Figure 5.

pHAPP and pHBACE are exocytosed in spatially and temporally distinct manners. A) Maximum intensity projection of the difference images of a HeLa cell co‐transfected with pHAPP (green) and mOrBACE (red). The cells were simultaneously imaged in two fluorescence channels for a period of 1 min via TIRF microscopy. The minimum projection of mOrBACE (blue colored) was used to visualize the cell. B) The arrows show pHAPP and mOrBACE fusion events at different time points (T1 and T2, respectively).
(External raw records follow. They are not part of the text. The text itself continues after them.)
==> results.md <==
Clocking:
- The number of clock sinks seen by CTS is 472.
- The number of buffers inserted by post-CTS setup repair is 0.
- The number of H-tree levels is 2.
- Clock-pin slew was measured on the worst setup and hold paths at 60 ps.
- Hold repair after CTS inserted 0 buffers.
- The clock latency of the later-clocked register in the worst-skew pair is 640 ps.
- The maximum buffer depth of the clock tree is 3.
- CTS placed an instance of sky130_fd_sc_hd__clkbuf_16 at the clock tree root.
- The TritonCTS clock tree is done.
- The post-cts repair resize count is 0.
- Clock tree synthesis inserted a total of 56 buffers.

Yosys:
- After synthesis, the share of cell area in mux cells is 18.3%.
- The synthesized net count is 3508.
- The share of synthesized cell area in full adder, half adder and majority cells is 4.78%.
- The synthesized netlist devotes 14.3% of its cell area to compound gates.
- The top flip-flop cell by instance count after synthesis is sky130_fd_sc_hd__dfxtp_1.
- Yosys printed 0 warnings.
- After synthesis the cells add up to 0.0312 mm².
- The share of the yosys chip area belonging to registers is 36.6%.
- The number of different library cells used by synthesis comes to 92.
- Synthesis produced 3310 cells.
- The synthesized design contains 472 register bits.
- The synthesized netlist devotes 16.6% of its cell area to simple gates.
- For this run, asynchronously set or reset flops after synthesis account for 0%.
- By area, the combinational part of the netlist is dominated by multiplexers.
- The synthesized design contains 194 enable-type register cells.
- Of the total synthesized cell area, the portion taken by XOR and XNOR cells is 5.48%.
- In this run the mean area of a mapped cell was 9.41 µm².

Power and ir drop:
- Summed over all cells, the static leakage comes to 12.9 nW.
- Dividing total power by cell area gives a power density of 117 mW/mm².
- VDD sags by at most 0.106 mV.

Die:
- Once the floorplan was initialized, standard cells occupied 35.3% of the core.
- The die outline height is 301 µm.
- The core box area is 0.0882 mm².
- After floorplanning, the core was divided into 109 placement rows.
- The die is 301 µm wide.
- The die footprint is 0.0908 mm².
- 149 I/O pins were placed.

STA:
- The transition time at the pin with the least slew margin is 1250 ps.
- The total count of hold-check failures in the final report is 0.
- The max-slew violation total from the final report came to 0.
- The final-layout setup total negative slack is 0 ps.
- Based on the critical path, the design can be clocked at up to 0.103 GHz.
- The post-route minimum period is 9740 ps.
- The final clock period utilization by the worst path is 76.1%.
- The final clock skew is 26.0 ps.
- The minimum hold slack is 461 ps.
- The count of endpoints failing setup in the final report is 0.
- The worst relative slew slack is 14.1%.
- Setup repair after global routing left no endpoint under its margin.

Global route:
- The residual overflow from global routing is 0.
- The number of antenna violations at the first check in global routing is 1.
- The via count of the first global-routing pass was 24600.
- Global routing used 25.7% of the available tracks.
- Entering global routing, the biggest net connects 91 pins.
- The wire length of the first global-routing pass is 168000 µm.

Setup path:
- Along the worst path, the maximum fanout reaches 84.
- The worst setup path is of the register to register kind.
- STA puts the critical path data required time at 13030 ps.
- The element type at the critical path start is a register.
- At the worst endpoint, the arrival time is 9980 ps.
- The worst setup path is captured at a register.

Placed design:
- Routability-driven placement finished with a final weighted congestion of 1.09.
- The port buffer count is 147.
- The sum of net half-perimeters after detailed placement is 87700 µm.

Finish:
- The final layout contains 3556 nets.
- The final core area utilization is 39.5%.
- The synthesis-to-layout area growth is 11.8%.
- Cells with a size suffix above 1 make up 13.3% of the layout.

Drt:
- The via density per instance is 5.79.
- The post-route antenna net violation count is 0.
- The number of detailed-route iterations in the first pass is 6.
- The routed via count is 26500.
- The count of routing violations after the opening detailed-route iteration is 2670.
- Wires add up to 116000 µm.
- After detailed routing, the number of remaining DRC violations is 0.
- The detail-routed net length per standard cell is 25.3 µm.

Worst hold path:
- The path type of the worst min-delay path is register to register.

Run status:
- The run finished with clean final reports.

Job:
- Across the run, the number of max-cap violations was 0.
**config.mk**
```make
export PLATFORM = sky130hd
export DESIGN_NAME = md2_ram
export DESIGN_NICKNAME = d
export VERILOG_FILES = /design/src/rtl/md2_pkg.sv /design/src/rtl/md2_ram.sv
export SDC_FILE = /design/constraint.sdc
export NUM_CORES = 1
export LEC_CHECK = 0
export BUFFER_PORTS_ARGS = -buffer_cell sky130_fd_sc_hd__buf_2
export CORE_UTILIZATION = 46
export CTS_CLUSTER_DIAMETER = 100
export DETAILED_ROUTE_END_ITERATION = 8
export HOLD_SLACK_MARGIN = 0.08
export RECOVER_POWER = 25
export SETUP_SLACK_MARGIN = 0.2
export SLEW_MARGIN = 20
export SYNTH_ARGS = -nofsm -noshare
export SYNTH_HDL_FRONTEND = slang
export SYNTH_SLANG_ARGS = --single-unit
```
**constraint.sdc**
```tcl
create_clock -name clk -period 1.7 [get_ports clk]
set_input_delay 0.085 -clock clk [delete_from_list [all_inputs] [get_ports clk]]
set_output_delay 0.085 -clock clk [all_outputs]
set_load 0.005 [all_outputs]
```
**src/rtl/md2_pkg.sv**
```systemverilog
// ----------------------------------------------------------------------------
// md2_pkg
// Shared types, constants and the MD2 substitution table.
// ----------------------------------------------------------------------------
`default_nettype none
package md2_pkg;

  localparam int unsigned BlkLen  = 16;
  localparam int unsigned XLen    = 48;
  localparam int unsigned NRounds = 18;

  // Operation codes of the input beat.
  localparam logic OP_ABSORB = 1'b0;
  localparam logic OP_FINISH = 1'b1;

  // Command from the controller to the state memory unit.
  typedef struct packed {
    logic       we;
    logic [5:0] waddr;
    logic [7:0] wdata;
    logic [5:0] raddr;
  } md2_mem_cmd_t;

  // MD2 substitution table, built from the digits of pi.
  function automatic logic [7:0] md2_sbox(input logic [7:0] idx);
    logic [7:0] s;
    case (idx)
      8'd0: s = 8'd41; 8'd1: s = 8'd46; 8'd2: s = 8'd67; 8'd3: s = 8'd201;
      8'd4: s = 8'd162; 8'd5: s = 8'd216; 8'd6: s = 8'd124; 8'd7: s = 8'd1;
      8'd8: s = 8'd61; 8'd9: s = 8'd54; 8'd10: s = 8'd84; 8'd11: s = 8'd161;
      8'd12: s = 8'd236; 8'd13: s = 8'd240; 8'd14: s = 8'd6; 8'd15: s = 8'd19;
      8'd16: s = 8'd98; 8'd17: s = 8'd167; 8'd18: s = 8'd5; 8'd19: s = 8'd243;
      8'd20: s = 8'd192; 8'd21: s = 8'd199; 8'd22: s = 8'd115; 8'd23: s = 8'd140;
      8'd24: s = 8'd152; 8'd25: s = 8'd147; 8'd26: s = 8'd43; 8'd27: s = 8'd217;
      8'd28: s = 8'd188; 8'd29: s = 8'd76; 8'd30: s = 8'd130; 8'd31: s = 8'd202;
      8'd32: s = 8'd30; 8'd33: s = 8'd155; 8'd34: s = 8'd87; 8'd35: s = 8'd60;
      8'd36: s = 8'd253; 8'd37: s = 8'd212; 8'd38: s = 8'd224; 8'd39: s = 8'd22;
      8'd40: s = 8'd103; 8'd41: s = 8'd66; 8'd42: s = 8'd111; 8'd43: s = 8'd24;
      8'd44: s = 8'd138; 8'd45: s = 8'd23; 8'd46: s = 8'd229; 8'd47: s = 8'd18;
      8'd48: s = 8'd190; 8'd49: s = 8'd78; 8'd50: s = 8'd196; 8'd51: s = 8'd214;
      8'd52: s = 8'd218; 8'd53: s = 8'd158; 8'd54: s = 8'd222; 8'd55: s = 8'd73;
      8'd56: s = 8'd160; 8'd57: s = 8'd251; 8'd58: s = 8'd245; 8'd59: s = 8'd142;
      8'd60: s = 8'd187; 8'd61: s = 8'd47; 8'd62: s = 8'd238; 8'd63: s = 8'd122;
      8'd64: s = 8'd169; 8'd65: s = 8'd104; 8'd66: s = 8'd121; 8'd67: s = 8'd145;
      8'd68: s = 8'd21; 8'd69: s = 8'd178; 8'd70: s = 8'd7; 8'd71: s = 8'd63;
      8'd72: s = 8'd148; 8'd73: s = 8'd194; 8'd74: s = 8'd16; 8'd75: s = 8'd137;
      8'd76: s = 8'd11; 8'd77: s = 8'd34; 8'd78: s = 8'd95; 8'd79: s = 8'd33;
      8'd80: s = 8'd128; 8'd81: s = 8'd127; 8'd82: s = 8'd93; 8'd83: s = 8'd154;
      8'd84: s = 8'd90; 8'd85: s = 8'd144; 8'd86: s = 8'd50; 8'd87: s = 8'd39;
      8'd88: s = 8'd53; 8'd89: s = 8'd62; 8'd90: s = 8'd204; 8'd91: s = 8'd231;
      8'd92: s = 8'd191; 8'd93: s = 8'd247; 8'd94: s = 8'd151; 8'd95: s = 8'd3;
      8'd96: s = 8'd255; 8'd97: s = 8'd25; 8'd98: s = 8'd48; 8'd99: s = 8'd179;
      8'd100: s = 8'd72; 8'd101: s = 8'd165; 8'd102: s = 8'd181; 8'd103: s = 8'd209;
      8'd104: s = 8'd215; 8'd105: s = 8'd94; 8'd106: s = 8'd146; 8'd107: s = 8'd42;
      8'd108: s = 8'd172; 8'd109: s = 8'd86; 8'd110: s = 8'd170; 8'd111: s = 8'd198;
      8'd112: s = 8'd79; 8'd113: s = 8'd184; 8'd114: s = 8'd56; 8'd115: s = 8'd210;
      8'd116: s = 8'd150; 8'd117: s = 8'd164; 8'd118: s = 8'd125; 8'd119: s = 8'd182;
      8'd120: s = 8'd118; 8'd121: s = 8'd252; 8'd122: s = 8'd107; 8'd123: s = 8'd226;
      8'd124: s = 8'd156; 8'd125: s = 8'd116; 8'd126: s = 8'd4; 8'd127: s = 8'd241;
      8'd128: s = 8'd69; 8'd129: s = 8'd157; 8'd130: s = 8'd112; 8'd131: s = 8'd89;
      8'd132: s = 8'd100; 8'd133: s = 8'd113; 8'd134: s = 8'd135; 8'd135: s = 8'd32;
      8'd136: s = 8'd134; 8'd137: s = 8'd91; 8'd138: s = 8'd207; 8'd139: s = 8'd101;
      8'd140: s = 8'd230; 8'd141: s = 8'd45; 8'd142: s = 8'd168; 8'd143: s = 8'd2;
      8'd144: s = 8'd27; 8'd145: s = 8'd96; 8'd146: s = 8'd37; 8'd147: s = 8'd173;
      8'd148: s = 8'd174; 8'd149: s = 8'd176; 8'd150: s = 8'd185; 8'd151: s = 8'd246;
      8'd152: s = 8'd28; 8'd153: s = 8'd70; 8'd154: s = 8'd97; 8'd155: s = 8'd105;
      8'd156: s = 8'd52; 8'd157: s = 8'd64; 8'd158: s = 8'd126; 8'd159: s = 8'd15;
      8'd160: s = 8'd85; 8'd161: s = 8'd71; 8'd162: s = 8'd163; 8'd163: s = 8'd35;
      8'd164: s = 8'd221; 8'd165: s = 8'd81; 8'd166: s = 8'd175; 8'd167: s = 8'd58;
      8'd168: s = 8'd195; 8'd169: s = 8'd92; 8'd170: s = 8'd249; 8'd171: s = 8'd206;
      8'd172: s = 8'd186; 8'd173: s = 8'd197; 8'd174: s = 8'd234; 8'd175: s = 8'd38;
      8'd176: s = 8'd44; 8'd177: s = 8'd83; 8'd178: s = 8'd13; 8'd179: s = 8'd110;
      8'd180: s = 8'd133; 8'd181: s = 8'd40; 8'd182: s = 8'd132; 8'd183: s = 8'd9;
      8'd184: s = 8'd211; 8'd185: s = 8'd223; 8'd186: s = 8'd205; 8'd187: s = 8'd244;
      8'd188: s = 8'd65; 8'd189: s = 8'd129; 8'd190: s = 8'd77; 8'd191: s = 8'd82;
      8'd192: s = 8'd106; 8'd193: s = 8'd220; 8'd194: s = 8'd55; 8'd195: s = 8'd200;
      8'd196: s = 8'd108; 8'd197: s = 8'd193; 8'd198: s = 8'd171; 8'd199: s = 8'd250;
      8'd200: s = 8'd36; 8'd201: s = 8'd225; 8'd202: s = 8'd123; 8'd203: s = 8'd8;
      8'd204: s = 8'd12; 8'd205: s = 8'd189; 8'd206: s = 8'd177; 8'd207: s = 8'd74;
      8'd208: s = 8'd120; 8'd209: s = 8'd136; 8'd210: s = 8'd149; 8'd211: s = 8'd139;
      8'd212: s = 8'd227; 8'd213: s = 8'd99; 8'd214: s = 8'd232; 8'd215: s = 8'd109;
      8'd216: s = 8'd233; 8'd217: s = 8'd203; 8'd218: s = 8'd213; 8'd219: s = 8'd254;
      8'd220: s = 8'd59; 8'd221: s = 8'd0; 8'd222: s = 8'd29; 8'd223: s = 8'd57;
      8'd224: s = 8'd242; 8'd225: s = 8'd239; 8'd226: s = 8'd183; 8'd227: s = 8'd14;
      8'd228: s = 8'd102; 8'd229: s = 8'd88; 8'd230: s = 8'd208; 8'd231: s = 8'd228;
      8'd232: s = 8'd166; 8'd233: s = 8'd119; 8'd234: s = 8'd114; 8'd235: s = 8'd248;
      8'd236: s = 8'd235; 8'd237: s = 8'd117; 8'd238: s = 8'd75; 8'd239: s = 8'd10;
      8'd240: s = 8'd49; 8'd241: s = 8'd68; 8'd242: s = 8'd80; 8'd243: s = 8'd180;
      8'd244: s = 8'd143; 8'd245: s = 8'd237; 8'd246: s = 8'd31; 8'd247: s = 8'd26;
      8'd248: s = 8'd219; 8'd249: s = 8'd153; 8'd250: s = 8'd141; 8'd251: s = 8'd51;
      8'd252: s = 8'd159; 8'd253: s = 8'd17; 8'd254: s = 8'd131; 8'd255: s = 8'd20;
      default: s = 8'd0;
    endcase
    return s;
  endfunction

endpackage
`default_nettype wire

```
**src/rtl/md2_ram.sv**
```systemverilog
// ----------------------------------------------------------------------------
// md2_ram
// Single-write, single-read synchronous RAM holding all MD2 working state.
// ----------------------------------------------------------------------------
`default_nettype none
module md2_ram
  import md2_pkg::*;
(
  input  wire logic         clk,
  input  wire md2_mem_cmd_t cmd,
  output logic [7:0]        rdata
);

  // Map: 0..47 hash state, 48..63 checksum. Reset is done by a clearing pass.
  logic [7:0] mem [64];

  // Registered read, write port beside it.
  always_ff @(posedge clk) begin
    if (cmd.we) begin
      mem[cmd.waddr] <= cmd.wdata;
    end
    rdata <= mem[cmd.raddr];
  end

endmodule
`default_nettype wire

```
# Word level (Yosys, flattened, before mapping)
# Memory sizes are Yosys's and may differ from the RTL's. A register that Yosys moved wholly into a read port is not among the register bits.
# Cells that the tools add are included.
dict set report word_totals {
  regBits 0
  latch_bits 0
  mem_bits_rw 512
  romBits 0
  inputBits 22
  mem_count 1
}
dict set report op_classes {
  add_sub_neg 0
  multipliers 0
  div_mod_pow 0
  order_cmp 0
  n_eq_ne 0
  n_shift 0
  n_mux 2
  bitwise_logic 0
  reduce_logical 0
}
# name depth word_bits read_ports rd_ports_with_merged_regs wr line_no
set mem_list {}
lappend mem_list {mem 64 8 1 1 1 md2_ram.sv:15} ;# logic [7:0] mem [64];
# cell n
set op_table {}
lappend op_table {{1-bit two-way mux} 2}

# Longest topological paths before layout
dict set report depth {
  ltp_word 2
  depth_mapped 9
}

# Worst setup path before layout
# OpenSTA, ideal clock, no wires.
dict set report synth_path {
  path_kind {input to register}
  from {input cmd[1] (netlist bit)}
  to {register rdata[3] (read register of mem)}
  setup_time_ns 0.128
  arrival_time_ns 1.625
  t_required_ns 1.572
  path_slack_ns -0.053
  cell_stages 7
  n_path_buf 3
  cell_sequence {buf_4 > buf_2 > buf_2 > mux4_2 > mux4_2 > o21ai_1 > o41ai_1}
}
# item line_no
set synth_rtl {}
lappend synth_rtl {{start, declared} md2_ram.sv:10} ;# input wire md2_mem_cmd_t cmd,
lappend synth_rtl {{end, declared} md2_ram.sv:11} ;# output logic [7:0] rdata

==> flow_summary.yaml <==
outcome:
  status: "complete, but fails checks"
  violations: "hold timing, setup timing"
floorplan:
  initial_core_util: 0.4671
  fp.dieH_um: 211.4
  rows: 76
  ios: 30
  die_w_um: 211.4
  design.core.area_mm2: 0.04317
  dieArea_mm2: 0.04468
timing:
  setup_viol_count_final: 8
  final_max_slew_viol_count: 0
  final.period_utilization: 1.111
  slew_headroom: 0.05087
  final_hold_viol_count: 1
  worst_slack_ns: -0.1881
  worstMarginPinSlew_ns: 1.424
  period_minus_slack_ns: 1.888
  max_freq_mhz: 529.6
  finalClockSkew_ns: 0.01689
  grt_setup_unrepaired: "yes"
  hold-worst-slack_ns: -0.03732
routing:
  vias: 9961
  drc: 0
  drtAntennaViolNets: 0
  drt-wirelength-per-cell_um: 25.86
  wirelength_mm: 45.81
  first_iter_violations: 878
  dr.pass1.iters: 4
  vias_per_cell: 5.625
power:
  switchingPower_mw: 5.641
  clockPowerShare: 0.417
  p_leak_nw: 7.887
  internal_power_mw: 21.45
  combPwrFrac: 0.057
  pwr-share-seq: 0.526
  ir_worst_vdd_mv: 1.112
  powerDensity_mw_per_mm2: 1124
  p_sw_frac: 0.2082
placed_design:
  place.port_buffers: 29
  post-place-ws_ns: -0.4906
  dpl.hpwl_mm: 29.46
  gp_congestion: 0.8054
logic_synthesis:
  synth-compound-area-share: 0.02072
  synthSimpleGateAreaFrac: 0.03388
  syn_nets: 962
  avgSynthCellArea_um2: 21.45
  ys_types: 40
  synth_edf_count: 512
  synthFlopType: "edfxtp_1"
  async_flop_share: 0
  synth.area.mux_share: 0.1594
  synth_adder_area_share: 0
  synth_cells: 940
  synth_top_family_by_area: "multiplexers"
  netlist.area_leader.share: 0.7624
  yosysMostFrequentCell: "edfxtp_1"
  synth_xor_area_frac: 0
  netlist_area_mm2: 0.02017
  yosysWarnings: 0
  yosysSeqAreaShare: 0.7703
  synth_seq_cells: 520
  yosysTopAreaCell: "edfxtp_1"
  synthTopCellsByCount: "edfxtp_1 (512), mux4_2 (126), nor2_1 (83)"
  synth_area_leaders: "edfxtp_1 (76%), mux4_2 (14%), nor2_1 (1.5%)"
worst_setup_path:
  crit_family: "multiplexers"
  crit_type: "flip-flop to flip-flop"
  crit_path_max_incr_delay_ns: 0.47
  crit_buf_inv: 0
  startpoint_type: "flip-flop"
  required_ns: 2.15
  cp_max_fo: 1
  r2r_cells: 5
  regToRegSetupSlack_ns: -0.19
  r2r-start: "mem[28][6]"
  cp.arrival_ns: 2.34
  r2r_end: "rdata[6]"
  cp_cell_sequence: "mux4_2 > mux2_4 > o221a_4 > nor3_4 > o32ai_2"
  cp_slowest_cell: "mux4_2"
  end_kind: "flip-flop"
clocking:
  cts_root_buffer: "clkbuf_16"
  clkLatencyLatePin_ns: 0.59
  cts_buffers: 53
  clkTransAtPathRegs_ns: 0.06
  cts_tree: "yes"
  clock_path_buffers: 3
  htree_num_levels: 2
  cts.sinks: 520
min_path:
  hp-start: "cmd[5]"
  whs_path_depth: 2
  min_path_type: "input pin to flip-flop"
  hold_end: "rdata[6]"
final_layout:
  postLayoutCoreUtil: 0.5585
  diodes: 0
  nets: 1168
  area_growth_pct: 19.57
  multi_input_area_mm2: 0.004496
  seq_area_mm2: 0.01553
  drive_above_1_share: 0.3735
  num-fill-cells: 3313
global_route:
  grt_pass1_vias: 10390
  overflow: 0
  antenna_found_initial: 0
  grt_max_degree: 65
  grt_pass1_wl_mm: 68.36
  track_usage: 0.2150
job:
  cap_violations: 0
C) Fusion events in a representative HeLa cell co‐transfected with TfRpH and pHBACE. The exocytosis of TfRpH colocalized with that of mOrBACE. D) Representative TIRF image of a HeLa cell transfected with TfRpH. The arrow indicates the fusion event whose appearance at different time points is shown in the insets. E) Normalized average fluorescence profiles of TfRpH (n > 40) and mOrangeBACE (n > 15) fusion events. For comparison, the normalized average fluorescence profile of pHBACE from Figure 2A is shown in gray. pHBACE, mOrBACE and TfRpH displayed the same exocytosis kinetics [τ _pHBACE = 2.28 seconds (±0.48), τ _mOrBACE = 2.08 seconds (±0.74), τ _TfRpH = 2.77 seconds (±0.29); Kruskal–Wallis test: χ ² _2,27 = 1.37, p = 0.50; n = 10]. F) Table showing the spatially and temporally overlapping fusion events for pHAPP and pHBACE and for TfRpH and pHBACE (N > 10). Spectral bleed‐through was excluded by analyzing only the fusion events that were initially detected using the mOr channel.